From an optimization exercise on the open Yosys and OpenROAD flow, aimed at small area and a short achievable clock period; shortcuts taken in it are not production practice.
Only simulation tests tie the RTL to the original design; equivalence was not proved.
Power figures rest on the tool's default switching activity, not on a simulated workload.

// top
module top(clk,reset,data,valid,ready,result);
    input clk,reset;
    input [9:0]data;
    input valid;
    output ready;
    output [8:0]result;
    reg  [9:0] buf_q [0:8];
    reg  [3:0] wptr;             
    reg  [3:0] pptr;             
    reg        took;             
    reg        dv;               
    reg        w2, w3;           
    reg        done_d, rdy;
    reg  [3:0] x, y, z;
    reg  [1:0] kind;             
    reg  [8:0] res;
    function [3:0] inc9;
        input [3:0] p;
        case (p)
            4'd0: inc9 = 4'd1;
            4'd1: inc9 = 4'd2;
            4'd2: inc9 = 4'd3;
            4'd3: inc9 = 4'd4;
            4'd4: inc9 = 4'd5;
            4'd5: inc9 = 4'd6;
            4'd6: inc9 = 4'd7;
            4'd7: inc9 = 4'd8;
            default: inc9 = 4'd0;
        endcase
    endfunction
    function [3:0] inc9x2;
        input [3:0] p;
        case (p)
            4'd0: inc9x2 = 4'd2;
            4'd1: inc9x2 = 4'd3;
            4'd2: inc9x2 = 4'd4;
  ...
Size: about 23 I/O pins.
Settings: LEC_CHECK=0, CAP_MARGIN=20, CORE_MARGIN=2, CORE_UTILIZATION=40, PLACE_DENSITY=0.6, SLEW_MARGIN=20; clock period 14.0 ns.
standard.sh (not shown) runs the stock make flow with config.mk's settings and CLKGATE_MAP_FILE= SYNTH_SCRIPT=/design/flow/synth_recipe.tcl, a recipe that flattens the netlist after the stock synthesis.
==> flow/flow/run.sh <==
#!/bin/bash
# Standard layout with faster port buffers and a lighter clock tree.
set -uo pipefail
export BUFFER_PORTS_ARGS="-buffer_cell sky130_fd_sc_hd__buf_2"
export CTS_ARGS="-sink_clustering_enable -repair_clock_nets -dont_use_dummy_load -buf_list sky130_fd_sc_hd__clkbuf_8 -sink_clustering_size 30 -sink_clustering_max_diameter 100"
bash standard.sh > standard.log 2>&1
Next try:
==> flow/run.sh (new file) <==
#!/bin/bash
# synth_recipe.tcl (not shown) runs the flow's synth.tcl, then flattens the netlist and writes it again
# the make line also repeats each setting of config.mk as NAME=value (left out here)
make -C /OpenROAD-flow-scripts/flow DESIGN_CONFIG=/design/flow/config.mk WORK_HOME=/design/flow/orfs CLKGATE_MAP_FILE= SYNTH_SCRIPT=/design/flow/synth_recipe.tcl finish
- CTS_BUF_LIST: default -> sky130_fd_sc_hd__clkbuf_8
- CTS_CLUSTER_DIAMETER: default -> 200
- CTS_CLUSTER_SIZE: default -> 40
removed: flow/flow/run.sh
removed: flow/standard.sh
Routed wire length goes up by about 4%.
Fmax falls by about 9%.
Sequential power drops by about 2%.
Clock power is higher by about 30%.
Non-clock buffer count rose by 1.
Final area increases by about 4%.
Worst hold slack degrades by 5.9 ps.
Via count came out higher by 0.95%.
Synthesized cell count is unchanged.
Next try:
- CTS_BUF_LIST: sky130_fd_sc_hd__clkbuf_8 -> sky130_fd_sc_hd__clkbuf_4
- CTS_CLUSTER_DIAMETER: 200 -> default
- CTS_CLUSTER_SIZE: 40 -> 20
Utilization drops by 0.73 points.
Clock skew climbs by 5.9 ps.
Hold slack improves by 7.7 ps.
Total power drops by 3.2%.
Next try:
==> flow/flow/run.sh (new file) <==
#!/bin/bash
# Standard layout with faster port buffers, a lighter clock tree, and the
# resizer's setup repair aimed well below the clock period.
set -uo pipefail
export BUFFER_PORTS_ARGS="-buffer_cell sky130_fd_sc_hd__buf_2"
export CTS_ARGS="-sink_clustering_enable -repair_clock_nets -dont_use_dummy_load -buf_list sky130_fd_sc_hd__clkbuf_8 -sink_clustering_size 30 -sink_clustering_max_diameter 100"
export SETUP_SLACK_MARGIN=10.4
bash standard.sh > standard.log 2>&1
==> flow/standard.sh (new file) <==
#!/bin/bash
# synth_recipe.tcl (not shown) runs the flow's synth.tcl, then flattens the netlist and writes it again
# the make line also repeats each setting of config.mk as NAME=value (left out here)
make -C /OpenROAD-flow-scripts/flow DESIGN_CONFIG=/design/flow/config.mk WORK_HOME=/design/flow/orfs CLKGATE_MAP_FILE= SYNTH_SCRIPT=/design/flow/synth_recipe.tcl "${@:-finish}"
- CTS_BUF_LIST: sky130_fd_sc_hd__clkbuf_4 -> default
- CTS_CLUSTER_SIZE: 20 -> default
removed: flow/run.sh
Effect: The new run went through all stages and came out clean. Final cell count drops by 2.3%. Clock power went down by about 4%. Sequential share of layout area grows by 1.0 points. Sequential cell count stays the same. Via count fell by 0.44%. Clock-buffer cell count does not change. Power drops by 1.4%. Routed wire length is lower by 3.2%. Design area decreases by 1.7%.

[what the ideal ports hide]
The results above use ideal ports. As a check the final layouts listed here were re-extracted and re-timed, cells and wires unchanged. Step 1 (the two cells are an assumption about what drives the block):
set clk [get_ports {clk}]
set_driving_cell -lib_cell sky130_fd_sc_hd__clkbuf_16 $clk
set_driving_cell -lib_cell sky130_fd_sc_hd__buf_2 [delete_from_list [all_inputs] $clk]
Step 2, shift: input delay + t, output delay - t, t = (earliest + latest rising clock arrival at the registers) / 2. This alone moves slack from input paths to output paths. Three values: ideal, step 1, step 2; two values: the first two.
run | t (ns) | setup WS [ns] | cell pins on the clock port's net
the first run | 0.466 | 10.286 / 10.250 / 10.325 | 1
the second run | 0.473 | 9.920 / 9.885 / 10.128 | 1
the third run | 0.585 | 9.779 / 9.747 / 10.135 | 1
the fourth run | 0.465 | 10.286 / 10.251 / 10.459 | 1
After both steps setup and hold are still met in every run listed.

****

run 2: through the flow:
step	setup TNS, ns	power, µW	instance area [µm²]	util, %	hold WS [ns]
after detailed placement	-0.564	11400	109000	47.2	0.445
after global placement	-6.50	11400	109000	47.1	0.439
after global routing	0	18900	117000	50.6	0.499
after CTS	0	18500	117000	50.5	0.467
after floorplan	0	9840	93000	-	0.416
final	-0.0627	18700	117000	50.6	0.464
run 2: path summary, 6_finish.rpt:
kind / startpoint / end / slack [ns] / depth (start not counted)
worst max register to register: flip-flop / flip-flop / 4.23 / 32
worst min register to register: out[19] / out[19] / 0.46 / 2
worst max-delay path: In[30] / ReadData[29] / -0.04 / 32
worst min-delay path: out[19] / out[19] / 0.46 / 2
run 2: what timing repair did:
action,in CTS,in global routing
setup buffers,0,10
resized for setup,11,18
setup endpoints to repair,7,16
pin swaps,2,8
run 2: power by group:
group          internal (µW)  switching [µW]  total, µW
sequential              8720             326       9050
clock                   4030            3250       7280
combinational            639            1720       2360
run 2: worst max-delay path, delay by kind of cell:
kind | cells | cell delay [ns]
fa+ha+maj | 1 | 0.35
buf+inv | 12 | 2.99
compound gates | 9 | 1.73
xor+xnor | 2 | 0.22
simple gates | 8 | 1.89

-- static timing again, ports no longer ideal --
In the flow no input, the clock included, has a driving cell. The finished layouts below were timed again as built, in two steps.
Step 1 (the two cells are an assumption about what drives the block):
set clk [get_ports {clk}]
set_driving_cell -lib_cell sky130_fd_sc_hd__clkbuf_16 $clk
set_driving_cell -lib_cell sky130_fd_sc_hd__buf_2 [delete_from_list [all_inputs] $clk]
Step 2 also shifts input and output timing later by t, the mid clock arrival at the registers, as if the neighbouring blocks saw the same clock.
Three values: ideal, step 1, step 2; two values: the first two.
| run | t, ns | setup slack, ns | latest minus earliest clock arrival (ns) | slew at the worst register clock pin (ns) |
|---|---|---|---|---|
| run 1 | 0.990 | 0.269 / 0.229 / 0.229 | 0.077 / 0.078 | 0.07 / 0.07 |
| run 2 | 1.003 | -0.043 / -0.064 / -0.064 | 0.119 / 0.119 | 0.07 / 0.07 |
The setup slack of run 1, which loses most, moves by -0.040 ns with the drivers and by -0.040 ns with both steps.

****

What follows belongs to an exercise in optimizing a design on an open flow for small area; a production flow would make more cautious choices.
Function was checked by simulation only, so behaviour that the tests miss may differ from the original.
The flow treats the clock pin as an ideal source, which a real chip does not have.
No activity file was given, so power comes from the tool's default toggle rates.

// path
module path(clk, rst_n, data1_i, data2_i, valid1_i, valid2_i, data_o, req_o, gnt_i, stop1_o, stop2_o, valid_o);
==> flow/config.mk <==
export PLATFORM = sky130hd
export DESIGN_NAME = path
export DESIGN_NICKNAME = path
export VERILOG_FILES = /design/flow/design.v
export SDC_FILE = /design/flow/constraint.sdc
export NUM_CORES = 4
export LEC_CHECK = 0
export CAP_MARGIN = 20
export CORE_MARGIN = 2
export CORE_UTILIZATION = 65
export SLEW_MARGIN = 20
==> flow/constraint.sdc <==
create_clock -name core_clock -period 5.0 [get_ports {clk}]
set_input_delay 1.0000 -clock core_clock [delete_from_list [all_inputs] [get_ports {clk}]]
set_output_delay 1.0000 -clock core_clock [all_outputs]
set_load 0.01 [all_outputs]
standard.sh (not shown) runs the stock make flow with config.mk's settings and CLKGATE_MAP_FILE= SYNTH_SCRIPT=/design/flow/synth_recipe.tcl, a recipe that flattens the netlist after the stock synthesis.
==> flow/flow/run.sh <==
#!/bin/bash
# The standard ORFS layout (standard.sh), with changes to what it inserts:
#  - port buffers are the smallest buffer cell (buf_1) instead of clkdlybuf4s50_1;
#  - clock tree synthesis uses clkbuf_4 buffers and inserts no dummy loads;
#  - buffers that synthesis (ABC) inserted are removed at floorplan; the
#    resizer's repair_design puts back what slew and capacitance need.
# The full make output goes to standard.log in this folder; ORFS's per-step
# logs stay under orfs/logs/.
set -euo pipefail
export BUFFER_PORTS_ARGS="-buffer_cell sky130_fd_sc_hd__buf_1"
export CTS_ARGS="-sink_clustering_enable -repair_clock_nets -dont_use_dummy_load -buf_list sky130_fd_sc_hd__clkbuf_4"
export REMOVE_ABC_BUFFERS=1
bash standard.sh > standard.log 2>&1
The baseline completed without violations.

****

WHAT IS REQUIRED => Take the stretch of lines above from the one containing "run 2: what" through the one containing "The setup slack" and repeat it exactly, adding no other line.

EXERCISE OUTPUT =>
run 2: what timing repair did:
action,in CTS,in global routing
setup buffers,0,10
resized for setup,11,18
setup endpoints to repair,7,16
pin swaps,2,8
run 2: power by group:
group          internal (µW)  switching [µW]  total, µW
sequential              8720             326       9050
clock                   4030            3250       7280
combinational            639            1720       2360
run 2: worst max-delay path, delay by kind of cell:
kind | cells | cell delay [ns]
fa+ha+maj | 1 | 0.35
buf+inv | 12 | 2.99
compound gates | 9 | 1.73
xor+xnor | 2 | 0.22
simple gates | 8 | 1.89

-- static timing again, ports no longer ideal --
In the flow no input, the clock included, has a driving cell. The finished layouts below were timed again as built, in two steps.
Step 1 (the two cells are an assumption about what drives the block):
set clk [get_ports {clk}]
set_driving_cell -lib_cell sky130_fd_sc_hd__clkbuf_16 $clk
set_driving_cell -lib_cell sky130_fd_sc_hd__buf_2 [delete_from_list [all_inputs] $clk]
Step 2 also shifts input and output timing later by t, the mid clock arrival at the registers, as if the neighbouring blocks saw the same clock.
Three values: ideal, step 1, step 2; two values: the first two.
| run | t, ns | setup slack, ns | latest minus earliest clock arrival (ns) | slew at the worst register clock pin (ns) |
|---|---|---|---|---|
| run 1 | 0.990 | 0.269 / 0.229 / 0.229 | 0.077 / 0.078 | 0.07 / 0.07 |
| run 2 | 1.003 | -0.043 / -0.064 / -0.064 | 0.119 / 0.119 | 0.07 / 0.07 |
The setup slack of run 1, which loses most, moves by -0.040 ns with the drivers and by -0.040 ns with both steps.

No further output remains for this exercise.